Most organisations were set up to simply manage retail orders, which means that their online processes are often inefficient. Online orders cost more to handle and while store-orders remain in the majority, why change? However, as online orders increase as a percentage of the business, companies need to make sure that their warehouses and whole supply chain are set up to handle the new profile of their customer orders to maximise profitability.

Optimising carrier management and utilising the existing retail transport infrastructure are current areas of focus to minimise handling costs. However, retailers will find that they need to invest in mechanical handling automation within the DC to keep up with volume requirements and minimise unit picking costs.

Using an online mentality to fulfill click-and-collect

Online and click-and-collect orders are not the same thing, but having an online mentality makes it easier to capitalise on the opportunity.

Fulfill from store

By far the most effective way to administer click-and-collect and to maximise opportunity to sell existing inventory is to pick the item from the store. Not only is it the cheapest option in terms of processing cost, but it’s also the quickest way to make the products available to the customer. Picking from store is how retailers can make orders available the same day.

This requires all of the right supply chain management and order management technologies to be in place. Retailers must know where their whole inventory is located in real-time and with high levels of accuracy in order to make click-and-collect promises. If retailers don’t know where products are within their enterprise, they can’t be sure that if someone clicks, that they will be able to collect.
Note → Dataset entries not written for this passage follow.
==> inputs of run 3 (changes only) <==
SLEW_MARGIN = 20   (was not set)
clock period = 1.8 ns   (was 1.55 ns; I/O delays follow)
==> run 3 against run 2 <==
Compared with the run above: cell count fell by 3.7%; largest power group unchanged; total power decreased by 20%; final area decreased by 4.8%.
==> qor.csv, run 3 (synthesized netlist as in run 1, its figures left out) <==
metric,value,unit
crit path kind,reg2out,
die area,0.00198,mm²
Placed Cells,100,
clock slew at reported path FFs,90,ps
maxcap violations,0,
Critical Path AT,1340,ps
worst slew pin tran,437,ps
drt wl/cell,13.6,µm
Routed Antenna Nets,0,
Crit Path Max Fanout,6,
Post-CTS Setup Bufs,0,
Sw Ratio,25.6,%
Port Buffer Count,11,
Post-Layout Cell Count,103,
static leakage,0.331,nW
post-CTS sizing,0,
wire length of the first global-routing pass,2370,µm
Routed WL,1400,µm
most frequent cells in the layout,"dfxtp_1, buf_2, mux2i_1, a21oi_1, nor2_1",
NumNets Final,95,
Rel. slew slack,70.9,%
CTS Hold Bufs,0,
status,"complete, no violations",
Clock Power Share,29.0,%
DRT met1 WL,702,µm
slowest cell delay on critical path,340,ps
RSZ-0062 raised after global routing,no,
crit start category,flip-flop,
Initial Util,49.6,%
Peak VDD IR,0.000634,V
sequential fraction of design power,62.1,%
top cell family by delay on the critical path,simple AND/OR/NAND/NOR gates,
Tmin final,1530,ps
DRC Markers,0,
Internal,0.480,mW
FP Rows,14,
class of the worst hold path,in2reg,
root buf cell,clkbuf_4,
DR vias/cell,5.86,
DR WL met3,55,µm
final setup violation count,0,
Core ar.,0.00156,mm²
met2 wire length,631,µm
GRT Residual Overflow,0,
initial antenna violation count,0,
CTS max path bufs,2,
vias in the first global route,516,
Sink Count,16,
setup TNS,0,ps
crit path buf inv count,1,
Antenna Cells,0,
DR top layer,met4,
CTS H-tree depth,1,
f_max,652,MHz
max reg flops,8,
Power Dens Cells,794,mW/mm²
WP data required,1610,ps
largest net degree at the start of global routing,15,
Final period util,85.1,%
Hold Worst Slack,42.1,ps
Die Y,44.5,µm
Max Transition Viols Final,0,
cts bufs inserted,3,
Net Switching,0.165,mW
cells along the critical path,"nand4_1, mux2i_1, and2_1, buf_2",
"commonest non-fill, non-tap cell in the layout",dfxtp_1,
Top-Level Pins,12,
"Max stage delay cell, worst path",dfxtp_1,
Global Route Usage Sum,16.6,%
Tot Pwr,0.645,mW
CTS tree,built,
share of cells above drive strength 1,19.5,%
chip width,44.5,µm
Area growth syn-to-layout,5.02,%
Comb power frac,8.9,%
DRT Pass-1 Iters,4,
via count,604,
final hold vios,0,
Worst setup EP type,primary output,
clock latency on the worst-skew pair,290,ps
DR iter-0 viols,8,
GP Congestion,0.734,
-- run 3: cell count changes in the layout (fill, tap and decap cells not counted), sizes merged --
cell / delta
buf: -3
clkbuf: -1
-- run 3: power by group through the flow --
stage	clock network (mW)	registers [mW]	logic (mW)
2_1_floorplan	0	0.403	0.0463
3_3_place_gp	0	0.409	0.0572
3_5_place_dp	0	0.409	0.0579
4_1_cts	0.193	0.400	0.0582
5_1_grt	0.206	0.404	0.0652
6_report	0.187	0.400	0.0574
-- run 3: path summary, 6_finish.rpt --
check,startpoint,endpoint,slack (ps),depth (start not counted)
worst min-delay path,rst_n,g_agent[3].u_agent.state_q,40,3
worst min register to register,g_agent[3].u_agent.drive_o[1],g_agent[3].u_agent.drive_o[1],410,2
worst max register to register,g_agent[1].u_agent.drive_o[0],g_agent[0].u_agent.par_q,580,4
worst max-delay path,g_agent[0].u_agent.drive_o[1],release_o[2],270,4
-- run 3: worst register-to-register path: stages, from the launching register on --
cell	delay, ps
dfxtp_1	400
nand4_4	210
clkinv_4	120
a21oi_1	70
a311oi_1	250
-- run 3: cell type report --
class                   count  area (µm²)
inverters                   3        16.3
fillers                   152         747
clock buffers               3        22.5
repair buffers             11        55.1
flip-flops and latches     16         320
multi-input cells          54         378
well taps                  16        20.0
===== config.mk =====
export PLATFORM = sky130hd
export DESIGN_NAME = cmd_hdr_decoder
export DESIGN_NICKNAME = d
export VERILOG_FILES = /design/src/rtl/cmd_hdr_decoder.sv
export SDC_FILE = /design/constraint.sdc
export NUM_CORES = 1
export LEC_CHECK = 0
export BUFFER_PORTS_ARGS = -buffer_cell sky130_fd_sc_hd__buf_2
export CORE_UTILIZATION = 35
export DETAILED_ROUTE_END_ITERATION = 7
export GPL_TIMING_DRIVEN = 0
export PLACE_DENSITY = 0.7
export SYNTH_ARGS = -nofsm -noshare
export SYNTH_HDL_FRONTEND = slang
export SYNTH_SLANG_ARGS = --single-unit
export TNS_END_PERCENT = 5

===== constraint.sdc =====
create_clock -name clk -period 5.36 [get_ports clk]
set_clock_uncertainty 0.05 [all_clocks]
set_input_delay 0.804 -clock clk [delete_from_list [all_inputs] [get_ports clk]]
set_output_delay 0.804 -clock clk [all_outputs]
set_load 0.03 [all_outputs]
Moving to fulfillment from store stock is not just a technology challenge but retailers find that it requires a significant change in management process as well. There needs to be shared responsibility for real-time store stock visibility and accuracy.

The rewards are worth it through stock optimisation and also a significantly improved customer offering. Click-and-collect within two hours is set to become a premium service in coming years but will, in due course, become a standard service.

These capabilities also open up the real possibility of not just express click-and-collect but express delivery. Will click and deliver to home within 90 minutes become a standard offer for some?

Zero disappointment retail

Retailers must have the mentality that they will get the customer what they want. And most do. The challenge as we move into a retail environment where more and more flexible fulfillment is demanded, is how to continue doing this while still making a profit. Full visibility of the enterprise on a single platform is the first step to achieving it.